Source: an optimization exercise on an open RTL-to-GDS flow (aim: small area). Production flows keep margins and buffers that such runs may drop.
Function was checked by simulation only, so behaviour that the tests miss may differ from the original.
Power and IR drop assume default switching activity.

### flow/config.mk
export PLATFORM = sky130hd
export DESIGN_NAME = pwm_axis
export DESIGN_NICKNAME = pwm_axis
export VERILOG_FILES = /design/flow/design.v
export SDC_FILE = /design/flow/constraint.sdc
export NUM_CORES = 4
export LEC_CHECK = 0
export CAP_MARGIN = 20
export CORE_MARGIN = 2
export CORE_UTILIZATION = 60
export SLEW_MARGIN = 20
### flow/constraint.sdc
create_clock -name core_clock -period 350.0 [get_ports {clk}]
set_input_delay 70.0000 -clock core_clock [delete_from_list [all_inputs] [get_ports {clk}]]
set_output_delay 70.0000 -clock core_clock [all_outputs]
set_load 0.01 [all_outputs]
### flow/design.v
module pwm_add #(parameter W = 8) (
    input  wire [W-1:0] a,
    input  wire [W-1:0] b,
    input  wire         ci,
    output wire [W-1:0] s,
    output wire         co
);
    wire [W:0] c;
    assign c[0] = ci;
    genvar i;
    generate
        for (i = 0; i < W; i = i + 1) begin : g
            assign s[i]   = a[i] ^ b[i] ^ c[i];
            assign c[i+1] = (a[i] & b[i]) | (c[i] & (a[i] ^ b[i]));
        end
    endgenerate
    assign co = c[W];
endmodule
module pwm_ge #(parameter W = 8) (
    input  wire [W-1:0] a,
    input  wire [W-1:0] b,
    output wire         ge
);
    wire [W:0] c;
    assign c[0] = 1'b1;
    genvar i;
    generate
        for (i = 0; i < W; i = i + 1) begin : g
            wire nb = ~b[i];
            assign c[i+1] = (a[i] & nb) | (a[i] & c[i]) | (nb & c[i]);
        end
    endgenerate
    assign ge = c[W];
endmodule
module pwm_axis (
    input  wire        clk,
    input  wire        rst,           
    input  wire [15:0] per,           
    input  wire [1:0]  presc,         
    input  wire [6:0]  dith,          
    input  wire        carrdith,      
    input  wire [15:0] seed,          
    input  wire        seed_load,     
    input  wire [5:0]  mode,          
    input  wire [15:0] cmp_u,
    input  wire [15:0] cmp_v,
    input  wire [15:0] cmp_w,
    input  wire [9:0]  dtr_u,
    input  wire [9:0]  dtr_v,
    input  wire [9:0]  dtr_w,
    input  wire [9:0]  dtf_u,
    input  wire [9:0]  dtf_v,
    input  wire [9:0]  dtf_w,
    input  wire [7:0]  minp,
    output wire [2:0]  gh,            
    output wire [2:0]  gl,            
    output wire        pstart,        
    output reg  [15:0] cnt,           
    output reg  [15:0] plen           
);
    localparam [1:0] M_OFF = 2'd0, M_LOW = 2'd1, M_PWM = 2'd2, M_PWMH = 2'd3;
    reg  [2:0]  sub;                
    reg  [1:0]  presc_c;
    reg         first;              
    reg  [6:0]  s;                  
    reg  [2:0]  gh_en, gh_full, gl_en;    
    reg  [6:0]  hl_u, hl_v, hl_w;   
    reg  [2:0]  xs;                 
    reg  [9:0]  dc_u, dc_v, dc_w;   
    wire [2:0]  smask    = {presc_c == 2'd3, presc_c[1], presc_c != 2'd0};
    wire        sub_wrap = &(sub | ~smask);
    wire [15:0] pre_k    = 16'd128 >> presc_c;
    wire        preload  = first | ((cnt + pre_k) == plen && sub == 3'd0);
    wire        last     = &s;
    reg  [15:0] lfsr;
    wire [15:0] lfsr_nx = {lfsr[0], lfsr[15], lfsr[14] ^ lfsr[0], lfsr[13] ^ lfsr[0],
                           lfsr[12], lfsr[11] ^ lfsr[0], lfsr[10:1]};
    reg  [15:0] per_r;
    reg  [6:0]  dith_r;
    reg  [15:0] pn;                 
    reg  [1:0]  presc_n;
    reg  [7:0]  minp_r;
    reg  [15:0] x, c_u, c_v, c_w;   
    reg  [15:0] r;                  
    reg  [9:0]  d_u, d_v, d_w;      
    reg  [9:0]  f_u, f_v, f_w;      
    reg  [2:0]  n_gh_en, n_gh_full, n_gl_en;   
    wire [1:0]  ph    = s[6:5];
    wire [4:0]  k     = s[4:0];
    wire        ph0   = (ph == 2'd0);
    wire        op_a  = ph0 & ((s[4] == 1'b0 && s[3:0] != 4'd0) || k == 5'd16);
    wire        op_b  = ph0 & (k >= 5'd17) & (k <= 5'd29);
    wire        op_c  = ph0 & (k == 5'd30);
    wire        op_d  = ~ph0 & ~k[4];
    wire        rg    = ~ph0 & k[4] & (k[3:0] < 4'd12);
    wire [3:0]  m     = k[3:0];
    wire        m0    = rg & (m == 4'd0);
    wire        m4    = rg & (m == 4'd4);
    wire        m5    = rg & (m == 4'd5);
    wire        m6    = rg & (m == 4'd6);
    wire        m10   = rg & (m == 4'd10);
    wire        m11   = rg & (m == 4'd11);
    wire        m_dbl = rg & ((m >= 4'd1 && m <= 4'd3) || (m >= 4'd7 && m <= 4'd9));
    wire [1:0]  dbl_i = (m >= 4'd7) ? m[1:0] - 2'd3 : m[1:0] - 2'd1;    
    wire        dbl_on = m_dbl & (dbl_i < presc_n);
    wire        step  = op_a | op_b | op_d;
    wire        rot   = (k == 5'd31) & (ph != 2'd3);
    wire        r_clr = (op_a & s[3:0] == 4'd1 & ~s[4]) | (op_b & k == 5'd17) | (op_d & k == 5'd0) |
                        op_c | m0 | m6;
    wire [1:0]  lg    = ph - 2'd1;
    wire [9:0]  d_s   = (lg == 2'd0) ? d_u : (lg == 2'd1) ? d_v : d_w;
    wire [9:0]  f_s   = (lg == 2'd0) ? f_u : (lg == 2'd1) ? f_v : f_w;
    wire        pwm_s = n_gh_en[lg] & n_gl_en[lg];
    wire        pwmh_s = n_gh_en[lg] & ~n_gl_en[lg];
    wire [7:0]  mp    = {minp_r[7:1], minp_r[0] | (minp_r == 8'd0)};
    wire [7:0]  mp_c  = (m5 & ~pwm_s) ? 8'd1 : mp;
    wire        abit  = op_b ? x[12] : ((x[15] & (op_a | op_d)) | op_c | m0 | m6);
    wire [15:0] b_op  = ({16{op_a}} & {9'd0, dith_r}) | ({16{op_b | op_d | m0}} & pn) |
                        ({16{op_c}} & per_r) | ({16{m6}} & x);
    wire [10:0] c1000;
    pwm_add #(11) u_c1000 (.a(11'd1000), .b({4'd0, dith_r}), .ci(1'b0), .s(c1000), .co());
    wire [16:0] c_op  = ({17{op_a}} & {6'd0, c1000}) | {op_b, 16'd0} |
                        ({17{op_c | m0}} & {1'b0, x[15:13] & {3{m0}}, x[12:0]}) | ({17{op_d}} & {1'b0, per_r}) |
                        ({17{m4 & pwm_s}} & {7'd0, f_s}) |
                        ({17{m5 | m11}} & {8'd0, mp_c, 1'b0}) |
                        ({17{m10}} & {7'd0, d_s});
    wire [15:0] r_in  = r_clr ? 16'd0 : r;
    wire [17:0] s1;
    pwm_add #(18) u_s1 (.a({1'b0, r_in, 1'b0}), .b({2'd0, abit ? b_op : 16'd0}), .ci(1'b0), .s(s1), .co());
    wire        ge1, ge2;
    pwm_ge #(18) u_ge1 (.a(s1), .b({1'b0, c_op}), .ge(ge1));
    pwm_ge #(18) u_ge2 (.a(s1), .b({c_op, 1'b0}), .ge(ge2));
    wire        dg2   = ge2 & ~m0 & ~op_c;
    wire        dg1   = ge1 & ~dg2;
    wire [17:0] sub_v = ({18{dg1 | op_c}} & {1'b0, c_op}) | ({18{dg2}} & {c_op, 1'b0});
    wire [17:0] t_nx;
    pwm_add #(18) u_sub (.a(s1), .b(~sub_v), .ci(1'b1), .s(t_nx), .co());
    wire [15:0] r_nx  = t_nx[15:0];
    wire        r_we  = ~(m_dbl & ~dbl_on);
    wire [14:0] x_inc;
    pwm_add #(15) u_xi (.a(x[14:0]), .b(15'd0), .ci(dg2), .s(x_inc), .co());
    wire [15:0] x_st  = {x_inc, dg1};
    wire [15:0] x_nx  = step ? x_st : x;
    reg         dec, val;
    wire        t_cmp2 = n_gh_full[lg];
    wire        ovf   = (m_dbl & dbl_on & s1[16]) | ((m4 | m10) & t_nx[16]);
    wire        cmp1  = dec ? val : ~ge2;
    always @(posedge clk) begin
        if (m0) begin
            dec <= ~ge1; val <= 1'b1;
        end else if (m6) begin
            dec <= 1'b0;
        end else if (~dec & (m4 | m10) & ~ge2) begin
            dec <= 1'b1; val <= 1'b1;
        end else if (~dec & ovf) begin
            dec <= 1'b1; val <= 1'b0;
        end
    end
    wire        rg_gh_en = ~cmp1;
    wire        rg_gl_en = pwm_s & (cmp1 | ~t_cmp2);
    wire        rg_we = m11 & n_gh_en[lg];
    wire [2:0]  hi_end = gh_en & gh_full;
    wire [2:0]  lo_end = gl_en;
    always @(posedge clk)
        if (rst | seed_load | preload)
            lfsr <= {16{~rst}} & (seed_load ? seed : lfsr_nx);
    always @(posedge clk) begin
        if (preload) begin
            per_r   <= per;
            dith_r  <= carrdith ? dith : 7'd0;
            pn      <= lfsr_nx;
            presc_n <= presc;
            minp_r  <= minp;
            n_gh_en <= {mode[5], mode[3], mode[1]};
            n_gl_en <= {mode[5] ^ mode[4], mode[3] ^ mode[2], mode[1] ^ mode[0]};
            x       <= per;
            c_u     <= cmp_u;
            c_v     <= cmp_v;
            c_w     <= cmp_w;
            d_u     <= (mode[1:0] == M_PWM && lo_end[0]) ? dtr_u : 10'd0;
            d_v     <= (mode[3:2] == M_PWM && lo_end[1]) ? dtr_v : 10'd0;
            d_w     <= (mode[5:4] == M_PWM && lo_end[2]) ? dtr_w : 10'd0;
            f_u     <= dtf_u;
            f_v     <= dtf_v;
            f_w     <= dtf_w;
        end else begin
            if (r_we)
                r <= r_nx;
            if (op_c)
                pn <= t_nx[15:0];
            if (rot) begin
                x   <= c_u;
                c_u <= c_v;
                c_v <= c_w;
                c_w <= x_nx;
            end else
                x <= x_nx;
            if (m5)
                n_gh_full[lg] <= dec ? val : ~ge2;
            if (rg_we) begin
                n_gh_en[lg]   <= rg_gh_en;
                n_gl_en[lg]   <= rg_gl_en;
            end
        end
    end
    always @(posedge clk) begin
        if (rst) begin
            cnt     <= 16'd0;
            sub     <= 3'd0;
            plen    <= 16'd0;
            presc_c <= 2'd0;
            first   <= 1'b1;
            s       <= 7'd0;
            gh_en   <= 3'd0;
            gl_en   <= 3'd0;
        end else begin
            first <= 1'b0;
            if (preload | (s != 7'd0))
                s <= s + 7'd1;
            if (last) begin
                cnt     <= 16'd0;
                sub     <= 3'd0;
                plen    <= pn;
                presc_c <= presc_n;
                gh_en   <= n_gh_en;
                gl_en   <= n_gl_en;
            end else if (sub_wrap) begin
                sub <= 3'd0;
                cnt <= cnt + 16'd1;
            end else
                sub <= sub + 3'd1;
        end
    end
    wire [2:0] x_ge;
    pwm_ge #(16) u_xu (.a(cnt), .b(c_v), .ge(x_ge[0]));
    pwm_ge #(16) u_xv (.a(cnt), .b(c_w), .ge(x_ge[1]));
    pwm_ge #(16) u_xw (.a(cnt), .b(x),   .ge(x_ge[2]));
    wire       win  = (s != 7'd0);
    wire [2:0] x_eq = {cnt[6:0] == hl_w, cnt[6:0] == hl_v, cnt[6:0] == hl_u};
    wire [2:0] x_off = win ? (xs | x_eq) : x_ge;
    always @(posedge clk) begin
        xs <= x_off;
        if (preload) begin
            hl_u <= c_v[6:0];
            hl_v <= c_w[6:0];
            hl_w <= x[6:0];
        end
    end
    wire [2:0] dz   = {dc_w == 10'd0, dc_v == 10'd0, dc_u == 10'd0};
    reg  [2:0] dd;                  
    wire [2:0] d_ok = dd | dz;
    wire [2:0] trig = ~gh_en | x_off;
    wire [2:0] rld  = gh_en & d_ok & ~x_off & {3{~win}};
    wire [2:0] dcn  = ~dz & (~gh_en | ~dd | x_off);
    wire [2:0] ld_e = hi_end & ~n_gh_en;
    always @(posedge clk) begin
        dd <= last ? 3'd0 : d_ok;
        if (last) begin
            gh_full <= n_gh_full;
            dc_u    <= n_gh_en[0] ? d_u : ld_e[0] ? f_u : 10'd0;
            dc_v    <= n_gh_en[1] ? d_v : ld_e[1] ? f_v : 10'd0;
            dc_w    <= n_gh_en[2] ? d_w : ld_e[2] ? f_w : 10'd0;
        end else begin
            if (rld[0]) dc_u <= f_u; else if (dcn[0]) dc_u <= dc_u - 10'd1;
            if (rld[1]) dc_v <= f_v; else if (dcn[1]) dc_v <= dc_v - 10'd1;
            if (rld[2]) dc_w <= f_w; else if (dcn[2]) dc_w <= dc_w - 10'd1;
        end
    end
    assign gh = gh_en & d_ok & (gh_full | ~x_off);
    assign gl = gl_en & trig & dz;
    assign pstart = (cnt == 16'd0) & (sub == 3'd0);
endmodule
### flow/flow/area.abc
&get -n
&st
&deepsyn -T 90
&put
&get -n
&st
&dch
&nf -R 1000 -p
&put
strash
dch -f
map -a
mfs2
&get -n
&st
&syn2
&if -g -K 6
&synch2
&nf -R 1000 -p
&st
&dch -f
&nf -R 1000 -p
&put
strash
dch -f
map -a
mfs2
&get -n
&st
&dch -f
&nf -R 1000 -p
&put
strash
dch -f
map -a
mfs2
&get -n
&st
&dch -f
&nf -R 1000 -p
&put
### flow/flow/run.sh
#!/bin/bash
# Own layout flow: the standard flow (floorplan, power grid, tap cells, placement and
# routing unchanged) with three changes:
#  - synthesis is the standard flow's synthesis script with only ABC's mapping script replaced by an
#    area-oriented one (flow/area.abc); registers, their names and cell types are untouched;
#  - ports are buffered with single-drive buffers;
#  - the clock tree uses small buffers and no dummy loads.
# Each make run writes its full output to a log file in the work folder.
set -euo pipefail
W=$PWD
sed 's|^  log_cmd abc {\*}\$abc_args$|  log_cmd abc {*}[lreplace $abc_args 1 1 $::env(MY_ABC_SCRIPT)]|' \
    "$FLOW_HOME/scripts/synth.tcl" > "$W/synth_area.tcl"
grep -q 'MY_ABC_SCRIPT' "$W/synth_area.tcl"
sed "s|source \$::env(SCRIPTS_DIR)/synth.tcl|source $W/synth_area.tcl|" "$W/synth_recipe.tcl" > "$W/synth_recipe_area.tcl"
grep -q "source $W/synth_area.tcl" "$W/synth_recipe_area.tcl"
export MY_ABC_SCRIPT="$W/flow/area.abc"
export BUFFER_PORTS_ARGS="-buffer_cell sky130_fd_sc_hd__buf_1"
export CTS_ARGS="-sink_clustering_enable -repair_clock_nets -dont_use_dummy_load -buf_list sky130_fd_sc_hd__clkbuf_8 -sink_clustering_size 20 -sink_clustering_max_diameter 55"
bash standard.sh "SYNTH_SCRIPT=$W/synth_recipe_area.tcl" synth > synth.log 2>&1
bash standard.sh finish > layout.log 2>&1
### flow/standard.sh
#!/bin/bash
# synth_recipe.tcl (not shown) runs the flow's synth.tcl, then flattens the netlist and writes it again
# the make line also repeats each setting of config.mk as NAME=value (left out here)
make -C /OpenROAD-flow-scripts/flow DESIGN_CONFIG=/design/flow/config.mk WORK_HOME=/design/flow/orfs CLKGATE_MAP_FILE= SYNTH_SCRIPT=/design/flow/synth_recipe.tcl "${@:-finish}"
==> metrics.md, run 1 <==
| Metric | Value |
|---|---|
| Area delta synth->final | 11.1% |
| Sequential Power Share | between 40 and 50% |
| Worst hold path class | flop to flop |
| Cell leakage power | between 6 and 7 nW |
| Syn_area_per_cell | around 11 sq um |
| FF+latch count, synth | 327 |
| Cts hold-fix bufs | 0 |
| Area contributors post-synth | edfxtp_1 45%, dfxtp_1 8.8%, fa_1 3.6% |
| DRC Markers | 0 |
| CTS buffer count | 31 |
| Share of the synthesized area in the top cell type | between 40% and 50% |
| Critical Path Sink Type | output port |
| CP startpoint kind | flop |
| Status | finished clean |
| GR Util All Layers | 33.5% |
| Routability cong. | 0.987 |
| Crit-path cells | clkinv_1, o21ai_0, o2bb2ai_1, maj3_1, maj3_1, maj3_1, a21oi_1, a221oi_1, o22ai_1, maj3_1, a21oi_1, o22ai_1, maj3_1, a21oi_1, a221oi_1, a21oi_1, a21oi_1, o22ai_1, a21oi_1, nand2b_1, and3_1, buf_1 |
| Slew Limit Headroom | roughly a third |
| Clock Sinks | approximately 330 |
| Fillers | about 2300 |
| Max-Cap Viols | 0 |
| Clk_skew | approximately 0.042 ns |
| Ys async rst share | 0% |
| Primary FF master, synth | edfxtp_1 |
| Remaining antenna violation count after routing | 0 |
| DIE HEIGHT | roughly 170 microns |
| Setup violators final | 0 |
| Boundary Pins | just over 200 |
| Unrepaired setup endpoints after global routing | no |
| Tcrit/Tclk final | between 20% and 30% |
| Busiest grt layer | met2 |
| Via density | 6.47 |
| Fin Setup TNS | 0 ns |
| 1st-iter DRT viols | between 1500 and 2000 |
| Synth Area in Compound Gates | ~17% |
| Vias post-DR | 13700 |
| Slowest cell on the critical path | dfxtp_1 |
| Simple-gate share of the synthesized area | 12.4% |
| Worst-path clk slew | around 0.10 ns |
| Final Cell Area | 18800 sq um |
| Post-synthesis mux area share | under 10% |
| Sequential area share after synthesis | a little over half |
| Post-CTS sizing | 0 |
| Die width | roughly 170 microns |
| Post-CTS Setup Inserts | 0 |
| Antenna diodes | 0 |
| F_max | between 10 and 15 MHz |
| Synth Area in Adders | under 10% |
| Psw | about 0.000041 W |
| Wirelength, routed | ~50 mm |
| Syn_nets | about 1700 |
| Std cell rows | 61 |
| Met2 Track Usage GR | between 50% and 60% |
| Final Slew Violations | 0 |
| Nets | 1992 |
| Internal | 0.0000758 W |
| XOR/XNOR Fraction of Synth Area | 3.37% |
| Vias in the first global route | about 13000 |
| Largest net degree at the start of global routing | 130 |
| Crit-path max FO | 9 |
| Crit path DAT | 5.60 ns |
| Least-Margin Pin Slew | approximately 0.98 ns |
| Clk Latency, worst-skew pair | roughly 0.61 ns |
| H-tree depth | 1 |
| Largest family of logic cells by synthesized area | compound AO/OA/AOI/OAI gates |
| Post-Synthesis Cells | between 1000 and 1500 |
| First-pass iteration count of the detailed router | 9 |
| WL/cell | 23.5 microns |
| Syn. warnings | 1 |
| Antenna violations before repair | 0 |
| CTS tree | built |
| Leading area contributor after synthesis | edfxtp_1 |
| Global routing usage on met1 | between 40% and 50% |
| Power Dens Cells | roughly 6.3 nW/um^2 |
| Placed cell area | ~18000 sq um |
| GRT met3 Usage | under 10% |
| Clock power share | between 10% and 20% |
| Worst path max stage delay | approximately 0.54 ns |
| Fin crit period | 75.60 ns |
| EDFF count, synth | 253 |
| Setup CP Type | flop to output port |
| Hold Violations, Final | 0 |
| # port buffers | 205 |
| HPWL Detailed | 37.4 mm |
| CP most frequent cell | a21oi_1 |
| Clock root cell | clkbuf_8 |
| Layout cells sized above 1 | around 3.3% |
| Comb pwr share | between 30% and 40% |
| Post-Syn Area | 16900 sq um |
| First-pass GRT wire length | about 74 mm |
| DIE AREA | between 20000 and 30000 sq um |
| WP data required | 280.00 ns |
| Initial Util | approximately 60% |
| Peak supply drop | a little over 0.005 mV |
| Clk buf depth | 3 |
| Sw Share | 35.3% |
| Grt total ovfl | 0 |
| Yosys cell types | 54 |
| Placeable Area | 27800 sq um |
==> cells by family after synthesis <==
group,after synthesis
fa+ha+maj,83
compound gates,416
buf+inv,90
simple gates,448
xor+xnor,65
mux,63
flops,327
==> per-layer routing <==
layer | vias up | part of all wire, %
li1 | 6246 | -
met1 | 6604 | 39
met2 | 767 | 47
met3 | 123 | 9.6
met4 | 0 | 4.3
met5 | - | 0
==> sequential cells by signal, summed over array words and instances, names as in the netlist, 8 cells and up <==
| register | flops |
|---|---|
| c_u | 16 |
| c_v | 16 |
| c_w | 16 |
| cnt | 16 |
| d_u | 10 |
| d_v | 10 |
| d_w | 10 |
| dc_u | 10 |
| dc_v | 10 |
| dc_w | 10 |
| f_u | 10 |
| f_v | 10 |
| f_w | 10 |
| lfsr | 16 |
| minp_r | 8 |
| per_r | 16 |
| plen | 16 |
| pn | 16 |
| r | 16 |
| x | 16 |
==> final cells by class <==
class                   count  area [sq um]  share of cell area (%)
multi-input cells        1075          7520                    40.1
repair buffers            224           913                    4.87
clock buffers              31           427                    2.27
well taps                 378           473                    2.52
flip-flops and latches    327          9080                    48.4
inverters                  90           345                    1.84
==> synthesized netlist by cell type, types with 4 or more instances <==
library cell,n
a211oi_1,10
a21boi_0,7
a21o_1,15
a21oi_1,100
a221o_1,32
a221oi_1,21
a222oi_1,29
a22o_1,10
a22oi_1,48
a31oi_1,8
and2_0,19
and3_1,42
clkinv_1,90
dfxtp_1,74
edfxtp_1,253
fa_1,30
ha_1,46
maj3_1,7
mux2_1,34
mux2i_1,29
nand2_1,125
nand2b_1,21
nand3_1,15
nand4_1,9
nor2_1,138
nor2b_1,8
nor3_1,33
nor3b_1,6
nor4_1,15
o21ai_0,72
o221ai_1,6
o22ai_1,29
o2bb2ai_1,6
o311ai_0,4
o31ai_1,4
or2_0,4
or3_1,8
xnor2_1,40
xor2_1,25
==> power groups by stage <==
stage / sequential, W / combinational (W) / clock [W]
global placement: 0.0000585 / 0.0000375 / 0
CTS: 0.0000579 / 0.0000387 / 0.0000203
floorplan: 0.0000557 / 0.0000275 / 0
detailed placement: 0.0000587 / 0.0000382 / 0
global route: 0.0000585 / 0.0000434 / 0.0000216
finish: 0.0000581 / 0.0000392 / 0.0000200
==> worst max-delay path, delay by kind of cell, from the launching register on <==
kind / cells / cell delay (ns)
AO/OA/AOI/OAI: 13 / 2.01
adder cells (fa/ha/maj): 5 / 1.58
flip-flops: 1 / 0.54
buffers and inverters: 2 / 0.51
AND/OR/NAND/NOR: 2 / 0.35
==> worst paths after layout <==
path | from | end | slack [ns] | cells past startpoint
worst max-delay path | cnt[1] | gl[1] | 274.40 | 22
worst min register to register | c_u[7] | x[7] | 0.45 | 1
worst min-delay path | c_u[7] | x[7] | 0.45 | 1
worst max register to register | s[5] | val | 331.86 | 54
==> placed cells by master (no fill, tap or decap), types with 40 or more instances in the layout <==
cell and instances:
a21oi_1 100, a22oi_1 48, and3_1 42, buf_1 204, clkinv_1 89, dfxtp_1 74, edfxtp_1 253, ha_1 46
nand2_1 123, nor2_1 137, o21ai_0 72, xnor2_1 40
==> per-stage QoR <==
step	worst slack, ns	total power, W	util, %	cells	hold WS, ns
2_1_floorplan	276.06	0.0000832	-	1492	0.424
3_5_place_dp	275.14	0.0000969	66.0	2094	0.451
4_1_cts	274.46	0.000117	67.5	2125	0.450
5_1_grt	273.89	0.000123	67.5	2125	0.468
6_report	274.40	0.000117	67.5	2125	0.446
3_3_place_gp	275.25	0.0000960	66.0	2094	0.450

________

**ACTIVITY:**
In the material above, find the line containing "library cell,n" and the line containing "placed cells by", then write out exactly those two lines and every line between them, and nothing more.

**RESPONSE:**
library cell,n
a211oi_1,10
a21boi_0,7
a21o_1,15
a21oi_1,100
a221o_1,32
a221oi_1,21
a222oi_1,29
a22o_1,10
a22oi_1,48
a31oi_1,8
and2_0,19
and3_1,42
clkinv_1,90
dfxtp_1,74
edfxtp_1,253
fa_1,30
ha_1,46
maj3_1,7
mux2_1,34
mux2i_1,29
nand2_1,125
nand2b_1,21
nand3_1,15
nand4_1,9
nor2_1,138
nor2b_1,8
nor3_1,33
nor3b_1,6
nor4_1,15
o21ai_0,72
o221ai_1,6
o22ai_1,29
o2bb2ai_1,6
o311ai_0,4
o31ai_1,4
or2_0,4
or3_1,8
xnor2_1,40
xor2_1,25
==> power groups by stage <==
stage / sequential, W / combinational (W) / clock [W]
global placement: 0.0000585 / 0.0000375 / 0
CTS: 0.0000579 / 0.0000387 / 0.0000203
floorplan: 0.0000557 / 0.0000275 / 0
detailed placement: 0.0000587 / 0.0000382 / 0
global route: 0.0000585 / 0.0000434 / 0.0000216
finish: 0.0000581 / 0.0000392 / 0.0000200
==> worst max-delay path, delay by kind of cell, from the launching register on <==
kind / cells / cell delay (ns)
AO/OA/AOI/OAI: 13 / 2.01
adder cells (fa/ha/maj): 5 / 1.58
flip-flops: 1 / 0.54
buffers and inverters: 2 / 0.51
AND/OR/NAND/NOR: 2 / 0.35
==> worst paths after layout <==
path | from | end | slack [ns] | cells past startpoint
worst max-delay path | cnt[1] | gl[1] | 274.40 | 22
worst min register to register | c_u[7] | x[7] | 0.45 | 1
worst min-delay path | c_u[7] | x[7] | 0.45 | 1
worst max register to register | s[5] | val | 331.86 | 54
==> placed cells by master (no fill, tap or decap), types with 40 or more instances in the layout <==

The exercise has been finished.